2015年2月24日火曜日

不換紙幣と所得格差

タイラー・ダーデン(金融ブログ「ゼロヘッジ」筆者)
--所得格差の原因について。(2015年)
「1%」の富裕層(彼らを守る「先進国」の中央銀行幹部、おべっかを使う経済学者、買収された政治家、支配された報道機関を含む)にとって、金本位制復活の話題は考えうる最大の脅威である。
# 1930年から1970年までの米国の所得変化をみると、上位1%を占める富裕層の所得が横ばいだったのに対し、残り99%の人々の所得は増加している。一方、1980年以降は対照的に上位1%の富裕層の所得だけが増え、残り99%の所得は頭打ちとなっている。

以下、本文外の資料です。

Source: an optimization exercise on an open RTL-to-GDS flow (aim: small area, a short achievable clock period and few clock cycles per item). Production flows keep margins and buffers that such runs may drop.
Where RTL was checked, it was by simulation tests only, not by an equivalence proof against the original.
Power figures rest on the tool's default switching activity, not on a simulated workload.

==> build 59: inputs <==
==> flow/design.v <==
module ewma_rtt_estimator (
    input  wire        clk,
    input  wire        rst,
    input  wire        cmd_valid,
    output wire        cmd_ready,
    input  wire [1:0]  cmd_op,
    input  wire [63:0] cmd_data,
    output reg         done,
    output reg  [63:0] est_rtt,
    output reg  [63:0] dev_rtt,
    output reg  [63:0] timeout_interval,
    output reg         rtt_valid
);
    localparam [1:0] OP_UPDATE   = 2'd0;
    localparam [1:0] OP_WRITE_TO = 2'd1;
    localparam [1:0] OP_RESET    = 2'd2;
    localparam [1:0] OP_NOP      = 2'd3;
    localparam [63:0] INIT_TIMEOUT = 64'h0000_0000_0001_0000;  
    assign cmd_ready = 1'b1;
    wire accept = cmd_valid && cmd_ready;
    wire [63:0] sample = cmd_data;
    wire [66:0] est_sum = 67'd7 * {3'b000, est_rtt} + {3'b000, sample};
    wire [63:0] est_new = rtt_valid ? est_sum[66:3] : sample;
    wire [63:0] abs_diff = (sample >= est_new) ? (sample - est_new) : (est_new - sample);
    wire [65:0] dev_sum  = 66'd3 * {2'b00, dev_rtt} + {2'b00, abs_diff};
    wire [63:0] dev_new  = rtt_valid ? dev_sum[65:2] : 64'd0;
    wire [66:0] to_sum = {3'b000, est_new} + {1'b0, dev_new, 2'b00};
    wire [63:0] to_new = (to_sum[66:64] != 3'b000) ? {64{1'b1}} : to_sum[63:0];
    always @(posedge clk) begin
        if (rst) begin
            done             <= 1'b0;
            est_rtt          <= 64'd0;
            dev_rtt          <= 64'd0;
            timeout_interval <= INIT_TIMEOUT;
            rtt_valid        <= 1'b0;
        end else begin
            done <= accept;
            if (accept) begin
                case (cmd_op)
                    OP_UPDATE: begin
                        est_rtt          <= est_new;
                        dev_rtt          <= dev_new;
                        timeout_interval <= to_new;
                        rtt_valid        <= 1'b1;
                    end
                    OP_WRITE_TO: begin
                        timeout_interval <= cmd_data;
                    end
                    OP_RESET: begin
                        est_rtt          <= 64'd0;
                        dev_rtt          <= 64'd0;
                        timeout_interval <= INIT_TIMEOUT;
                        rtt_valid        <= 1'b0;
                    end
                    default: ;  
                endcase
            end
        end
    end
endmodule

原因としてグローバル競争、オートメーション化、労働組合組織率の低下などが指摘される。ダーデンはこれらに加え、推測と断ったうえで、もう一つのきわめて重要な要因を挙げる。それは1971年8月、ニクソン大統領が宣言した金とドルの交換停止、すなわち金本位制の廃止である。この意見は傾聴に値する。政府・中央銀行が金と交換しなくて済む不換紙幣をいくらでも増やせるようになった結果、一番潤うのはそのカネをまっさきに手にする特権的な金融機関や軍事産業などの関係者だからである。ピケティの主張とは異なり、不当な所得格差を政府の力で改めることはできない。なぜならそうした格差をつくりだしているのは、マネー発行を独占する政府自身だからである。これに歯止めをかけるには金本位制の復活が必要だが、それは政府との癒着で潤う特権階級やその取り巻きにとって、あらゆる手段で阻止したい悪夢だろう。(木村)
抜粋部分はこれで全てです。